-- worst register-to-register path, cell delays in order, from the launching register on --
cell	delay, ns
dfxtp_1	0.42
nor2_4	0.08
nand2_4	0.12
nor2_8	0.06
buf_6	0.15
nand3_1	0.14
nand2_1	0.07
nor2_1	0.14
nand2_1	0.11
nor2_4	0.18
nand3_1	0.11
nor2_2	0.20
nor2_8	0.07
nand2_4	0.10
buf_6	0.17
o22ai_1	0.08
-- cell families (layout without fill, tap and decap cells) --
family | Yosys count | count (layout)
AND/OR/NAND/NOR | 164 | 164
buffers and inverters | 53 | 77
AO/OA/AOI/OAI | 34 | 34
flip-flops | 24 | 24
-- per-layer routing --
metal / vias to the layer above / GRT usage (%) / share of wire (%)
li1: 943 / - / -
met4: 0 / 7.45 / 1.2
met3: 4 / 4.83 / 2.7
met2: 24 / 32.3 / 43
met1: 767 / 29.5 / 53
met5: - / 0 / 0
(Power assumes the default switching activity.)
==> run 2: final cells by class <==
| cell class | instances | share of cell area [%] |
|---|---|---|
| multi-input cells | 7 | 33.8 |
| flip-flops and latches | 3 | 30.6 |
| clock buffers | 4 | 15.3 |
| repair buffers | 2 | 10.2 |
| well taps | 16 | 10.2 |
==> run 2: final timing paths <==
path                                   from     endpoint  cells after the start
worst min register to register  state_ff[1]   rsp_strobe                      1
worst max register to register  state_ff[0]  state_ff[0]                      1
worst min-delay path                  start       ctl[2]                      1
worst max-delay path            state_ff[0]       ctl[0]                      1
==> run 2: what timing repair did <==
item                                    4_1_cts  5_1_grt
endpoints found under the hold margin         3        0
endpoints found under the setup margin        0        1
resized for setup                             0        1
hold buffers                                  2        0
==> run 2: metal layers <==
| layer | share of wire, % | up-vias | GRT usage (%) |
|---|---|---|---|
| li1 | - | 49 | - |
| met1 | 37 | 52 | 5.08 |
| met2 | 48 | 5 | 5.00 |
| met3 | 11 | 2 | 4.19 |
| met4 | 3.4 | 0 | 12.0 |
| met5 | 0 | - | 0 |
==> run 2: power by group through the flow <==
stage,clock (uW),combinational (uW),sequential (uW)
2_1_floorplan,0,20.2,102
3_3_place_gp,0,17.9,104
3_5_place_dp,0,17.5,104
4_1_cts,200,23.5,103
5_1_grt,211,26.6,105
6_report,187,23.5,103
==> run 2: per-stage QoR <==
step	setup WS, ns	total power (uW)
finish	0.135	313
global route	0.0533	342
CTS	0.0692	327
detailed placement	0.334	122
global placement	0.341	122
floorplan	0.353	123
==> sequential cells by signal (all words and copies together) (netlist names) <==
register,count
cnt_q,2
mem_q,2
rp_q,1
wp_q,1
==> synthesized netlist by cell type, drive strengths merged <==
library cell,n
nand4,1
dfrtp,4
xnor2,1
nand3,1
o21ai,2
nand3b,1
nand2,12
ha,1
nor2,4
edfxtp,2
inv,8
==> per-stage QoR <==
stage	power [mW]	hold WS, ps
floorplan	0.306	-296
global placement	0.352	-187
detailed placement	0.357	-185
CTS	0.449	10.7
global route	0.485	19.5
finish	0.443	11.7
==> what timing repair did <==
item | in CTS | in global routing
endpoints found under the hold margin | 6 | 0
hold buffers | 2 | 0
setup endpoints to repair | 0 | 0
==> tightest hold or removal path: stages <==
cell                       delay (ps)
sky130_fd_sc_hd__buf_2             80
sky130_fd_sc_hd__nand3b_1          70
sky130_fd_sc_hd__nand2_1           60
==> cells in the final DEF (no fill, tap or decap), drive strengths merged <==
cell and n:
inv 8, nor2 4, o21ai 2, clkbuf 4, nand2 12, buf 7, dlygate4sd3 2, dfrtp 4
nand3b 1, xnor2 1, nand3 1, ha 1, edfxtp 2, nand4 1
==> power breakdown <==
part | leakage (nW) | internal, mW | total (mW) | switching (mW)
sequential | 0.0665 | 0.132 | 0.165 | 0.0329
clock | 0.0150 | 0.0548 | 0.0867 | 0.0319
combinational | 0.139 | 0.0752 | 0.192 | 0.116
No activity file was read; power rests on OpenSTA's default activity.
## src/rtl/slc_pkg.sv

```systemverilog
`timescale 1ns / 1ps
package slc_pkg;

	localparam int DEF_CHANNELS = 1024;
	localparam int FIFO_DEPTH   = 2;
	localparam int CH_W         = 10;
	localparam int GATE_W       = 24;
	localparam int HID_W        = 18;
	localparam int ST_W         = 40;

	localparam int DIV_NW = 56;
	localparam int DIV_DW = 48;
	localparam int DIV_QW = 41;

	localparam logic signed [GATE_W-1:0] IGATE_HI = 24'sd655360;
	localparam logic signed [GATE_W-1:0] IGATE_LO = -24'sd655360;
	localparam logic signed [25:0] EXP_HI = 26'sd5767168;
	localparam logic signed [25:0] EXP_LO = -26'sd5701632;
	localparam logic signed [17:0] LOG2E_HI = 18'sd47274;
	localparam logic signed [17:0] LOG2E_LO = 18'sd7573;
	localparam logic signed [18:0] POLY_C1 = 19'sd45426;
	localparam logic signed [18:0] POLY_C2 = 19'sd15743;
	localparam logic signed [18:0] POLY_C3 = 19'sd3657;
	localparam logic signed [18:0] ONE_Q16 = 19'sd65536;
	localparam logic [47:0] EXP_SAT = 48'h8000_0000_0000;
	localparam logic signed [ST_W-1:0] STATE_MAX = 40'sh7F_FFFF_FFFF;
	localparam logic signed [ST_W-1:0] STATE_MIN = 40'sh80_0000_0000;

	typedef struct packed {
		logic [CH_W-1:0]          channel;
		logic                     ch_ok;
		logic signed [GATE_W-1:0] ig;
		logic signed [GATE_W-1:0] fg_raw;
		logic signed [GATE_W-1:0] z_raw;
		logic signed [GATE_W-1:0] o_raw;
		logic                     last;
	} slc_item_t;

	typedef struct packed {
		logic signed [HID_W-1:0] hidden;
		logic [CH_W-1:0]         channel;
		logic                    last;
	} slc_res_t;

endpackage

```

## src/rtl/slc_fifo.sv

```systemverilog
`timescale 1ns / 1ps
module slc_fifo
	import slc_pkg::*;
#(
	parameter type T = logic,
	parameter int DEPTH = FIFO_DEPTH
) (
	input  logic clk,
	input  logic arst_n,
	input  logic push,
	input  T     wdata,
	output logic full,
	input  logic pop,
	output T     rdata,
	output logic empty
);
	localparam int PW = (DEPTH > 1) ? $clog2(DEPTH) : 1;
	localparam int NW = $clog2(DEPTH + 1);

	T mem_q [DEPTH];
	logic [PW-1:0] wp_q, rp_q;
	logic [NW-1:0] cnt_q;
	logic do_push, do_pop;

	assign full    = cnt_q == NW'(DEPTH);
	assign empty   = cnt_q == '0;
	assign do_push = push & ~full;
	assign do_pop  = pop & ~empty;
	assign rdata   = mem_q[rp_q];

	always_ff @(posedge clk or negedge arst_n) begin
		if (!arst_n) begin
			wp_q  <= '0;
			rp_q  <= '0;
			cnt_q <= '0;
		end else begin
			if (do_push) begin
				wp_q <= (wp_q == PW'(DEPTH - 1)) ? '0 : wp_q + 1'b1;
			end
			if (do_pop) begin
				rp_q <= (rp_q == PW'(DEPTH - 1)) ? '0 : rp_q + 1'b1;
			end
			if (do_push && !do_pop) begin
				cnt_q <= cnt_q + 1'b1;
			end else if (do_pop && !do_push) begin
				cnt_q <= cnt_q - 1'b1;
			end
		end
	end

	always_ff @(posedge clk) begin
		if (do_push) begin
			mem_q[wp_q] <= wdata;
		end
	end
endmodule

```

## src/rtl/slc_front.sv

```systemverilog
`timescale 1ns / 1ps
module slc_front
	import slc_pkg::*;
#(
	parameter int CHANNELS = DEF_CHANNELS
) (
	input  logic                     clk,
	input  logic                     arst_n,
	input  logic                     push,
	output logic                     full,
	input  logic [CH_W-1:0]          channel,
	input  logic signed [GATE_W-1:0] input_gate_raw,
	input  logic signed [GATE_W-1:0] forget_gate_raw,
	input  logic signed [GATE_W-1:0] cell_input_raw,
	input  logic signed [GATE_W-1:0] output_gate_raw,
	input  logic                     last_step,
	input  logic                     clearing,
	input  logic                     q_pop,
	output slc_item_t                q_head,
	output logic                     q_empty
);
	slc_item_t item;
	logic q_full;

	always_comb begin
		item.channel = channel;
		item.ch_ok   = int'(channel) < CHANNELS;
		if (input_gate_raw < IGATE_LO) begin
			item.ig = IGATE_LO;
		end else if (input_gate_raw > IGATE_HI) begin
			item.ig = IGATE_HI;
		end else begin
			item.ig = input_gate_raw;
		end
		item.fg_raw = forget_gate_raw;
		item.z_raw  = cell_input_raw;
		item.o_raw  = output_gate_raw;
		item.last   = last_step;
	end

	// hold off transactions while state memory is cleared
	assign full = q_full | clearing;

	slc_fifo #(
		.T(slc_item_t),
		.DEPTH(FIFO_DEPTH)
	) u_q (
		.clk(clk),
		.arst_n(arst_n),
		.push(push & ~full),
		.wdata(item),
		.full(q_full),
		.pop(q_pop),
		.rdata(q_head),
		.empty(q_empty)
	);
endmodule

```

## config.mk

```make
export PLATFORM = sky130hd
export DESIGN_NAME = slc_front
export DESIGN_NICKNAME = d
export VERILOG_FILES = /design/src/rtl/slc_pkg.sv /design/src/rtl/slc_fifo.sv /design/src/rtl/slc_front.sv
export SDC_FILE = /design/constraint.sdc
export NUM_CORES = 1
export LEC_CHECK = 0
export ABC_AREA = 0
export BUFFER_PORTS_ARGS = -buffer_cell sky130_fd_sc_hd__buf_2
export CAP_MARGIN = 0
export CELL_PAD_IN_SITES_DETAIL_PLACEMENT = 1
export CELL_PAD_IN_SITES_GLOBAL_PLACEMENT = 1
export CORE_MARGIN = 3
export CORE_UTILIZATION = 40
export CTS_CLUSTER_SIZE = 30
export DETAILED_ROUTE_END_ITERATION = 6
export GPL_TIMING_DRIVEN = 0
export PLACE_DENSITY = 0.77
export SETUP_SLACK_MARGIN = 0.4
export SKIP_LAST_GASP = 1
export SLEW_MARGIN = 5
export SYNTH_ARGS = -nofsm -noshare
export SYNTH_HDL_FRONTEND = slang
export SYNTH_HIERARCHICAL = 1
export SYNTH_SLANG_ARGS = --single-unit
```

## constraint.sdc

```tcl
create_clock -name clk -period 6.35 [get_ports clk]
set_input_delay 0.3175 -clock clk [delete_from_list [all_inputs] [get_ports clk]]
set_output_delay 0.3175 -clock clk [all_outputs]
set_load 0.01 [all_outputs]
```

[Yosys cells after proc, flatten, opt, wreduce, memory -nomap -nowiden]
Memories as Yosys holds them, arrays and structs flattened.
Index checks and enable logic that the tools add are counted.
Word-level totals
  bits in registers: 4
  bits in latches: 0
  memory bits (writable): 214
  ROM bits: 0
  logic and storage cells: 32
  memories kept: 1
Cells by class
  add/sub/neg operators: 4
  $mul: 0
  div/mod/pow operators: 0
  magnitude comparators: 2
  equality and inequality tests: 1
  shift-type cells: 0
  multiplexer cells: 8
  bitwise gates (word level): 7
  reductions and logical operators: 6
Memories
  u_q.mem_q: words 2, width 107, rd ports 1, clocked after memory_dff 0, wr ports 1, line slc_fifo.sv:20  | T mem_q [DEPTH];
Operators by type and width (count)
  $mux 24: 2
  $gt 24x21->1 const B: 1
  $lt 24x21->1 const B: 1
  $mux 1: 4
  $mux 2: 2
  $and 1x1->1: 3
  $not 1->1: 3
  $add 1x1->1 const B: 2
  $add 2x1->2 const B: 1
  $eq 2x2->1 const B: 1
  $logic_and 1x1->1: 2
  $logic_not 1->1: 2
  $logic_not 2->1: 1
  $reduce_bool 2->1: 1
  $sub 2x1->2 const B: 1
  $or 1x1->1: 1

[Depth between registers and ports, before layout]
  word-level depth: 9
  mapped depth: 10
  gate-level depth less buffers: 10

[Hierarchy]
The synthesis kept the hierarchy.
Modules (own cells, without submodules)
  slc_fifo: instances 1, cells each 355, area each 8015.2 sq um
  slc_front: instances 1, cells each 48, area each 296.5 sq um

[Least setup slack after synthesis]
Ideal clock, no wire load.
  kind: reg2reg
  start point: reg u_q.cnt_q[0]
  end point: mem u_q/mem_q[0][0] in the netlist's numbering (enable)
  library setup time: 0.576 ns
  arrival: 5.589 ns
  path slack: 0.185 ns
  cell stages (with the launch flop): 7
  clock period less this slack: 6.165 ns
  path through: dfrtp_1 nand2b_1 inv_1 or2_2 nor2_1 nand2_1 nor2_1
On the way
  longest elaborated chain between the ends: 7
  elaborated cells between the ends (all ways): 8
  those cells by class: eq/ne (1); mux (2); bitwise (5)
RTL lines
  start, declared: line slc_fifo.sv:22  | logic [NW-1:0] cnt_q;
  start signal, assigned: line slc_fifo.sv:44  | cnt_q <= cnt_q + 1'b1;
  start signal, assigned: line slc_fifo.sv:46  | cnt_q <= cnt_q - 1'b1;
  $eq 2x2->1: line slc_fifo.sv:25  | assign full = cnt_q == NW'(DEPTH);
  via q_full: line slc_front.sv:23  | logic q_full;
  $or 1x1->1: line slc_front.sv:42  | assign full = q_full | clearing;
  via full: line slc_front.sv:10  | output logic full,
  $not 1->1: line slc_front.sv:50  | .push(push & ~full),
  $and 1x1->1: line slc_front.sv:50
  $and 1x1->1: line slc_fifo.sv:27  | assign do_push = push & ~full;
  $mux 1: line slc_fifo.sv:52  | if (do_push) begin
  $mux 1 (implied by the code): line slc_fifo.sv:53  | mem_q[wp_q] <= wdata;
  end, declared: line slc_fifo.sv:20
The timed path passes the listed nets, and every way through them passes these cells.

[Worst setup path in the final report]
  start point: reg u_q.cnt_q[0]
  end point: mem u_q/mem_q[0][6] in the netlist's numbering (enable)
On the way
  longest elaborated chain between the ends: 7
  elaborated cells between the ends (all ways): 8
  those cells by class: eq/ne (1); mux (2); bitwise (5)
RTL lines (line)
  $eq 2x2->1 *: slc_fifo.sv:25
  via q_full: slc_front.sv:23
  $or 1x1->1: slc_front.sv:42
  $not 1->1: slc_front.sv:50
  $and 1x1->1: slc_front.sv:50
  $and 1x1->1 *: slc_fifo.sv:27
  $mux 1 *: slc_fifo.sv:52
  $mux 1 (implied by the code) *: slc_fifo.sv:53
The timed path passes the listed nets; every way through them passes the cells marked *.

==> results.json <==
{
  "outcome": "complete, no violations",
  "io_pins": 222,
  "cp.required_ns": 6.54,
  "final_antenna_net_count": 0,
  "grt_start_max_net_pins": 64,
  "yosys_warnings": 6,
  "antenna_found_initial": 0,
  "cp-end-kind": "flip-flop",
  "coreArea_mm2": 0.0203,
  "slew_headroom": 0.426,
  "dp.final_hpwl_um": 12300,
  "grt_pass1_vias": 5330,
  "p_leak_nw": 4.26,
  "cts_tree": "done",
  "clk_pin_slew_ns": 0.06,
  "netlist_area_mm2": 0.00831,
  "drive_gt1_frac": 0.513,
  "htree_levels": 1,
  "syn2layout_area_growth_pct": 35.4,
  "final_nets": 840,
  "fin_crit_ns": 2.77,
  "grt-ovfl-total": 0,
  "cts_sinks": 220,
  "startpoint_type": "flip-flop",
  "vias": 4770,
  "grt_pass1_wl_um": 28800,
  "antennaDiodeCount": 0,
  "period_share": 0.437,
  "numCtsBuffers": 23,
  "row_count": 52,
  "firstDrtPassIters": 4,
  "timing.fmax_ghz": 0.360,
  "hold_viol": 0,
  "drv_cap": 0,
  "portBuffers": 221,
  "setup_violations": 0,
  "wl_um": 19300,
  "peakVddDrop_mv": 0.198,
  "tns_ns": 0,
  "dieArea_mm2": 0.0225,
  "ys_ff_latch": 220,
  "crit_fanout": 30,
  "cp.arrival_ns": 2.96,
  "worstSetupPathType": "reg -> reg",
  "cts-root-buf": "clkbuf_16",
  "start_util": 0.409,
  "slew_violations": 0,
  "synth-seq-area-share": 0.792,
  "clock_path_buffers": 3,
  "tightest_slew_ns": 0.860,
  "die_w_um": 150,
  "syn_avg_cell_area_um2": 20.6,
  "detail_route.vias_per_cell": 4.73,
  "gp_congestion": 0.758,
  "grt_setup_unrepaired": "false",
  "synth.distinct_cells": 29,
  "finish.utilization": 0.554,
  "synthCells": 403,
  "p_per_area_mw_per_mm2": 384,
  "hold_path.class": "in -> reg",
  "drc": 0,
  "clk_latency_ns": 0.49,
  "gr-usage-all-layers": 0.164,
  "finalClockSkew_ns": 0.0106,
  "wl_per_cell_um": 19.2,
  "drtIter0Drc": 168,
  "fp.dieH_um": 150
}
==> layout make-up <==
class	count	area, um^2
repair buffers	298	1920
plain buffers	17	105
fillers	1947	9050
well taps	270	338
clock inverters	7	61.3
multi-input cells	162	1620
flip-flops and latches	220	6590
inverters	5	18.8
clock buffers	30	602
<file path="config.mk">
export PLATFORM = sky130hd
export DESIGN_NAME = qslerp_isqrt
export DESIGN_NICKNAME = d
export VERILOG_FILES = /design/src/hw/rtl/qslerp_pkg.sv /design/src/hw/rtl/qslerp_isqrt.sv
export SDC_FILE = /design/constraint.sdc
export NUM_CORES = 2
export LEC_CHECK = 0
export ABC_AREA = 0
export BUFFER_PORTS_ARGS = -buffer_cell sky130_fd_sc_hd__buf_2
export CAP_MARGIN = 15
export CORE_MARGIN = 1
export CORE_UTILIZATION = 35
export DETAILED_ROUTE_END_ITERATION = 8
export MAX_ROUTING_LAYER = met4
export PLACE_DENSITY = 0.57
export SETUP_SLACK_MARGIN = 0.5
export SLEW_MARGIN = 30
export SYNTH_ARGS = -nofsm -noshare
export SYNTH_HDL_FRONTEND = slang
export SYNTH_SLANG_ARGS = --single-unit
</file>
<file path="constraint.sdc">
create_clock -name clk -period 3.7 [get_ports clk]
set_clock_uncertainty 0.15 [all_clocks]
set_input_delay 0.185 -clock clk [delete_from_list [all_inputs] [get_ports clk]]
set_output_delay 0.185 -clock clk [all_outputs]
set_load 0.005 [all_outputs]
</file>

□ □ □ □ □ □ □

Search the entries for "under" and show every line that has it.

endpoints found under the hold margin         3        0
endpoints found under the setup margin        0        1
endpoints found under the hold margin | 6 | 0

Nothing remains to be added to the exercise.